<file path="src/rtl/keypad_scan_pkg.sv">
// Shared types and constants for the 4x4 keypad scanner.
// Holds the FSM state enum, matrix dimensions and the priority row picker.
package keypad_scan_pkg;

  localparam int NUM_COLS   = 4;
  localparam int NUM_ROWS   = 4;
  localparam int KEY_CODE_W = 4;
  localparam int IDX_W      = $clog2(NUM_COLS);
  localparam int ROW_W      = $clog2(NUM_ROWS);

  typedef enum logic [1:0] {
    SCAN     = 2'd0,
    DEBOUNCE = 2'd1,
    HELD     = 2'd2
  } scan_state_t;

  // Lowest-index row that reads low; only meaningful when at least one row is low.
  function automatic logic [ROW_W-1:0] lowest_low_row(input logic [NUM_ROWS-1:0] rows_n);
    logic [ROW_W-1:0] r;
    r = '0;
    for (int i = NUM_ROWS - 1; i >= 0; i--) begin
      if (!rows_n[i]) r = ROW_W'(i);
    end
    return r;
  endfunction

endpackage

</file>
<file path="src/rtl/keypad_scan_if.sv">
// Keypad matrix lines plus the decoded key event outputs.
// The slave side is the scanner; the master side is the keypad/host.
interface keypad_scan_if;
  import keypad_scan_pkg::*;

  logic [NUM_ROWS-1:0]   row_n;
  logic [NUM_COLS-1:0]   col_n;
  logic [KEY_CODE_W-1:0] key_code;
  logic                  key_valid;
  logic                  key_held;

  modport master (
    output row_n,
    input  col_n,
    input  key_code,
    input  key_valid,
    input  key_held
  );

  modport slave (
    input  row_n,
    output col_n,
    output key_code,
    output key_valid,
    output key_held
  );

endinterface

</file>
<file path="src/rtl/keypad_scan_sync2.sv">
// Two-flop synchronizer for asynchronous level inputs, per-bit reset value.
module sync2 #(
  parameter int               WIDTH     = 4,
  parameter logic [WIDTH-1:0] RESET_VAL = '1
) (
  input  logic             clk,
  input  logic             rst,
  input  logic [WIDTH-1:0] d,
  output logic [WIDTH-1:0] q
);

  for (genvar gi = 0; gi < WIDTH; gi++) begin : g_bit
    logic meta_reg;
    logic sync_reg;

    always_ff @(posedge clk or negedge rst) begin
      if (!rst) begin
        meta_reg <= RESET_VAL[gi];
        sync_reg <= RESET_VAL[gi];
      end else begin
        meta_reg <= d[gi];
        sync_reg <= meta_reg;
      end
    end

    assign q[gi] = sync_reg;
  end

endmodule

</file>
<file path="src/rtl/keypad_scan.sv">
// 4x4 keypad scanner: column scan, press debounce, release debounce.
// Column index doubles as the latched column while a key is being qualified.
module keypad_scan
  import keypad_scan_pkg::*;
#(
  parameter int DWELL_CYC = 16,
  parameter int STABLE_N  = 12
) (
  input  logic         clk,
  input  logic         rst,
  keypad_scan_if.slave kp
);

  localparam int                  DW_W       = (DWELL_CYC > 1) ? $clog2(DWELL_CYC) : 1;
  localparam logic [DW_W-1:0]     DWELL_LAST = DW_W'(DWELL_CYC - 1);

  logic [NUM_ROWS-1:0]   rows;

  scan_state_t           state_reg,     state_next;
  logic [IDX_W-1:0]      idx_reg,       idx_next;
  logic [ROW_W-1:0]      row_reg,       row_next;
  logic [DW_W-1:0]       dwell_reg,     dwell_next;
  logic [STABLE_N-1:0]   stable_reg,    stable_next;
  logic [STABLE_N-1:0]   stable_inc;
  logic [NUM_COLS-1:0]   col_n_reg,     col_n_next;
  logic [KEY_CODE_W-1:0] key_code_reg,  key_code_next;
  logic                  key_valid_reg, key_valid_next;
  logic                  key_held_reg,  key_held_next;
  logic                  row_low;

  sync2 #(
    .WIDTH     (NUM_ROWS),
    .RESET_VAL ({NUM_ROWS{1'b1}})
  ) u_row_sync (
    .clk (clk),
    .rst (rst),
    .d   (kp.row_n),
    .q   (rows)
  );

  assign row_low    = ~rows[row_reg];
  assign stable_inc = (&stable_reg) ? stable_reg : stable_reg + 1'b1;

  always_comb begin
    state_next     = state_reg;
    idx_next       = idx_reg;
    row_next       = row_reg;
    dwell_next     = dwell_reg;
    stable_next    = stable_reg;
    key_code_next  = key_code_reg;
    key_valid_next = 1'b0;
    key_held_next  = key_held_reg;

    case (state_reg)
      SCAN: begin
        if (dwell_reg == DWELL_LAST) begin
          dwell_next = '0;
          if (&rows) begin
            idx_next = idx_reg + 1'b1;
          end else begin
            row_next    = lowest_low_row(rows);
            stable_next = '0;
            state_next  = DEBOUNCE;
          end
        end else begin
          dwell_next = dwell_reg + 1'b1;
        end
      end

      DEBOUNCE: begin
        if (!row_low) begin
          idx_next    = idx_reg + 1'b1;
          stable_next = '0;
          state_next  = SCAN;
        end else if (stable_inc[STABLE_N-1]) begin
          // Accept on the clock the counter would reach its MSB.
          key_code_next  = {row_reg, idx_reg};
          key_valid_next = 1'b1;
          key_held_next  = 1'b1;
          stable_next    = '0;
          state_next     = HELD;
        end else begin
          stable_next = stable_inc;
        end
      end

      HELD: begin
        // Other rows are ignored here, so a second key cannot raise an event.
        if (row_low) begin
          stable_next = '0;
        end else if (stable_inc[STABLE_N-1]) begin
          key_held_next = 1'b0;
          idx_next      = idx_reg + 1'b1;
          stable_next   = '0;
          state_next    = SCAN;
        end else begin
          stable_next = stable_inc;
        end
      end

      default: begin
        state_next  = SCAN;
        idx_next    = '0;
        dwell_next  = '0;
        stable_next = '0;
      end
    endcase
  end

  for (genvar gi = 0; gi < NUM_COLS; gi++) begin : g_col
    assign col_n_next[gi] = (idx_next != IDX_W'(gi));
  end

  always_ff @(posedge clk or negedge rst) begin
    if (!rst) begin
      state_reg     <= SCAN;
      idx_reg       <= '0;
      row_reg       <= '0;
      dwell_reg     <= '0;
      stable_reg    <= '0;
      col_n_reg     <= '1;
      key_code_reg  <= '0;
      key_valid_reg <= 1'b0;
      key_held_reg  <= 1'b0;
    end else begin
      state_reg     <= state_next;
      idx_reg       <= idx_next;
      row_reg       <= row_next;
      dwell_reg     <= dwell_next;
      stable_reg    <= stable_next;
      col_n_reg     <= col_n_next;
      key_code_reg  <= key_code_next;
      key_valid_reg <= key_valid_next;
      key_held_reg  <= key_held_next;
    end
  end

  assign kp.col_n     = col_n_reg;
  assign kp.key_code  = key_code_reg;
  assign kp.key_valid = key_valid_reg;
  assign kp.key_held  = key_held_reg;

endmodule

</file>
<file path="src/flat_wrapper.sv">
// flat-port wrapper written by rule: the top's interface ports become plain ports
module keypad_scan_flat import keypad_scan_pkg::*;
#(
  parameter int DWELL_CYC = 16,
  parameter int STABLE_N  = 12
)
  (clk, rst, kp_row_n, kp_col_n, kp_key_code, kp_key_valid, kp_key_held);
  keypad_scan_if kp_i ();
  input  logic clk;
  input  logic rst;
  input wire logic [$bits(kp_i.row_n)-1:0] kp_row_n;
  output wire logic [$bits(kp_i.col_n)-1:0] kp_col_n;
  output wire logic [$bits(kp_i.key_code)-1:0] kp_key_code;
  output wire logic [$bits(kp_i.key_valid)-1:0] kp_key_valid;
  output wire logic [$bits(kp_i.key_held)-1:0] kp_key_held;
  assign kp_i.row_n = kp_row_n;
  assign kp_col_n = kp_i.col_n;
  assign kp_key_code = kp_i.key_code;
  assign kp_key_valid = kp_i.key_valid;
  assign kp_key_held = kp_i.key_held;
  keypad_scan #(.DWELL_CYC(DWELL_CYC), .STABLE_N(STABLE_N)) u_core (.clk(clk), .rst(rst), .kp(kp_i));
endmodule
</file>
<file path="config.mk">
export PLATFORM = sky130hd
export DESIGN_NAME = keypad_scan_flat
export DESIGN_NICKNAME = d
export VERILOG_FILES = /design/src/rtl/keypad_scan_pkg.sv /design/src/rtl/keypad_scan_if.sv /design/src/rtl/keypad_scan_sync2.sv /design/src/rtl/keypad_scan.sv /design/src/flat_wrapper.sv
export SDC_FILE = /design/constraint.sdc
export NUM_CORES = 1
export LEC_CHECK = 0
export CORE_MARGIN = 2
export CORE_UTILIZATION = 50
export DETAILED_ROUTE_END_ITERATION = 8
export GPL_TIMING_DRIVEN = 0
export PLACE_DENSITY_LB_ADDON = 0.3
export SLEW_MARGIN = 30
export SYNTH_ARGS = -nofsm -noshare
export SYNTH_HDL_FRONTEND = slang
export SYNTH_SLANG_ARGS = --single-unit
</file>
<file path="constraint.sdc">
create_clock -name clk -period 2.49 [get_ports clk]
set_clock_uncertainty 0.15 [all_clocks]
set_input_delay 0.498 -clock clk [delete_from_list [all_inputs] [get_ports clk]]
set_output_delay 0.498 -clock clk [all_outputs]
set_load 0.05 [all_outputs]
</file>
==> impl_metrics.py <==
metrics = {
    "detailed_routing": {
        "drtPass1Iterations": 4,
        "remaining_drc_errors": 0,
        "drtAntennaViolNets": 0,
        "vias_per_cell": 5.64,
        "drt_iter0_markers": 49,
        "dr_wl_met3_um": 125,
        "top_layer": "met4",
        "wl_um": 3400,
        "met1_length_um": 1510,
        "vias": 1354,
        "met2_length_um": 1740,
        "wl_per_cell_um": 14.2,
    },
    "global_route": {
        "antenna_found_initial": 0,
        "grt_pass1_wl_um": 5960,
        "grt_max_degree": 22,
        "grt_pass1_vias": 1297,
        "grt_overflow": 0,
        "track_usage": 0.181,
    },
    "logic_synthesis": {
        "syn_avg_cell_area_um2": 11.1,
        "async_flop_share": 1.00,
        "netlist_instances": 169,
        "syn_nets": 181,
        "syn_area_um2": 1880,
        "synth_cell_types": 50,
        "yosysSeqAreaShare": 0.527,
        "synthFlopType": "dfrtp_1",
        "synth_seq_cells": 39,
        "synth_edf_count": 0,
        "ys_warn_count": 0,
    },
    "timing": {
        "tightest_slew_ps": 510,
        "holdWs_ps": 4.38,
        "hold_viol": 0,
        "max_freq_mhz": 430,
        "drv_slew": 0,
        "setup-violations-final": 0,
        "setup_ws_ps": 165,
        "min_period_over_period": 0.934,
        "min_period_ps": 2330,
        "rsz0062_at_grt": "false",
        "relSlewSlack": 0.657,
    },
    "power_and_ir_drop": {
        "clkPwrFrac": 0.233,
        "p_comb_frac": 0.337,
        "power_density_nw_per_um2": 873,
        "p_int_uw": 1250,
        "p_total_uw": 1940,
        "p_sw_uw": 687,
        "leakage_uw": 0.000943,
        "peakVddDrop_v": 0.000474,
        "swShare": 0.354,
        "seqPwrFrac": 0.431,
    },
    "clock_network": {
        "hold_buffers": 0,
        "htreeDepth": 2,
        "tritoncts": "done",
        "cts_buffer_depth": 2,
        "cts_inserted_buffers": 5,
        "cts-root-buf": "clkbuf_8",
        "clock_sinks": 39,
        "clk_latency_ps": 290,
        "path_clk_slew_ps": 70,
    },
    "placement": {
        "placed_area_um2": 2110,
        "gp_congestion": 0.774,
        "dpl.hpwl_um": 2580,
        "numPortBuffers": 15,
        "place_ws_ps": 29.5,
    },
    "floorplanning": {
        "die_w_um": 65.4,
        "die_h_um": 65.4,
        "std_cell_rows": 22,
        "core_area_um2": 3630,
        "io_pins": 16,
        "initial_utilization": 0.518,
        "dieArea_um2": 4270,
    },
    "critical_path": {
        "critical_path_class": "flip-flop to flip-flop",
        "r2r_slack_ps": 160,
        "r2r-end": "u_core.kp.col_n[2]$_DFF_PN1_",
        "required_ps": 2550,
        "path_cells": "inv_1, ha_1, and4_2, a22o_1, a211oi_2, a31oi_1, or3_1",
        "timing.critical_path.max_delay_family": "simple AND/OR/NAND/NOR gates",
        "crit_start": "u_core.state_reg[0]$_DFFE_PN0P_",
        "r2r_start": "u_core.state_reg[0]$_DFFE_PN0P_",
        "max_stage_delay_ps": 420,
        "critPathArrivalTime_ps": 2380,
        "cp_slowest_cell": "dfrtp_1",
        "critPathMaxFanout": 8,
        "r2r.worst_path.cells": 7,
        "crit_buf_inv": 1,
        "endpoint": "u_core.kp.col_n[2]$_DFF_PN1_",
        "worstSetupStartpointType": "flip-flop",
        "critical_path_depth": 7,
        "endpoint_kind": "flip-flop",
    },
    "flow_run": {
        "max-cap-violations": 0,
    },
    "hold_path": {
        "hp-class": "input pin to asynchronous set/reset pin",
    },
    "cells_and_area": {
        "fin_util": 0.612,
        "n_antenna_cell": 0,
        "areaGrowthSynthToFinish_pct": 18.1,
        "fin_area_um2": 2220,
        "largest_reg_flops": 11,
        "nNetsFinal": 203,
        "drive_gt1_frac": 0.208,
    },
    "outcome": {
        "status": "completed",
    },
}
routing by layer:
metal	global-route usage	vias to the layer above
li1	-	662
met1	0.238	659
met2	0.296	29
met3	0.0462	4
met4	0.0547	0
met5	0	-
power groups by stage:
| stage | registers (uW) | clock network (uW) | logic [uW] |
|---|---|---|---|
| 2_1_floorplan | 915 | 0 | 386 |
| 3_3_place_gp | 834 | 0 | 606 |
| 3_5_place_dp | 844 | 0 | 637 |
| 4_1_cts | 832 | 463 | 639 |
| 5_1_grt | 847 | 497 | 727 |
| 6_report | 835 | 451 | 653 |
worst min-delay path by stage:
stage,endpoint,slack (ps)
6_report,u_core.kp.key_valid$_DFF_PN0_,4
5_1_grt,u_core.kp.key_valid$_DFF_PN0_,30
4_1_cts,u_core.row_reg[0]$_DFFE_PN0P_,10
3_5_place_dp,u_core.u_row_sync.g_bit[3].sync_reg$_DFF_PN1_,200
3_3_place_gp,u_core.u_row_sync.g_bit[2].sync_reg$_DFF_PN1_,200
2_1_floorplan,u_core.dwell_reg[0]$_DFFE_PN0N_,50
stage by stage:
stage	TNS, ps	std cells
detailed placement	0	233
global placement	-317	232
finish	0	240
floorplan	0	169
CTS	0	241
global route	0	240
synth_stat cells, types with 2 or more instances:
cell / n / area (um^2)
a21oi_1: 9 / 45.0
a221oi_1: 2 / 17.5
a22o_1: 2 / 17.5
clkbuf_1: 2 / 7.51
dfrtp_1: 27 / 676
dfstp_2: 12 / 315
ha_1: 6 / 75.1
inv_1: 6 / 22.5
mux2_2: 5 / 56.3
nand2_1: 18 / 67.6
nand2b_1: 5 / 31.3
nand3_1: 3 / 15.0
nand4_1: 5 / 31.3
nor2_1: 10 / 37.5
nor2b_1: 2 / 12.5
o21a_1: 2 / 15.0
o21ai_0: 13 / 65.1
o21ai_1: 2 / 10.0
or3_1: 3 / 18.8
xor2_1: 5 / 43.8
layout by cell type, fill, tap and decap left out, drive strengths merged, types with 2 or more instances in the layout:
cell	instances
a21oi	10
a221oi	2
a22o	2
and4	2
buf	2
clkbuf	9
clkdlybuf4s50	14
dfrtp	27
dfstp	12
ha	6
inv	6
mux2	6
nand2	18
nand2b	5
nand3	4
nand4	6
nor2	10
nor2b	2
o21a	2
o21ai	15
o22ai	2
or3	3
or4	2
xor2	5
worst register-to-register path, delay by kind of cell (launching register included):
| family | cells | cell delay, ps |
|---|---|---|
| simple gates | 2 | 700 |
| fa+ha+maj | 1 | 300 |
| compound gates | 3 | 600 |
| buf+inv | 1 | 80 |
| flops | 1 | 420 |
repair_timing:
action / 4_1_cts / 5_1_grt
resized for setup: 0 / 3
endpoints found under the hold margin: 0 / 0
setup buffers: 0 / 0
endpoints found under the setup margin: 0 / 7
logic make-up after synthesis:
group,after synthesis,share of synthesized area
and+or+nand+nor,57,0.172
AOI/OAI and AO/OA,45,0.165
DFF,39,0.527
buffers and inverters,8,0.0160
muxes,8,0.0532
xor gates and xnor gates,6,0.0279
adders and majority gates,6,0.0399
cell type report:
type,instances,area (um^2)
Inverter,6,22.5
Multi-Input combinational cell,122,872
Buffer,1,3.75
Fill cell,291,1410
Tap cell,48,60.1
Timing Repair Buffer,16,173
Sequential cell,39,991
Clock buffer,8,100
No activity file was read; power rests on OpenSTA's default activity.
=-=-=-=-=
Every line of the data above that includes "WIDTH" should be listed.

* YOUR SOLUTION
  parameter int               WIDTH     = 4,
  parameter logic [WIDTH-1:0] RESET_VAL = '1
  input  logic [WIDTH-1:0] d,
  output logic [WIDTH-1:0] q
  for (genvar gi = 0; gi < WIDTH; gi++) begin : g_bit
    .WIDTH     (NUM_ROWS),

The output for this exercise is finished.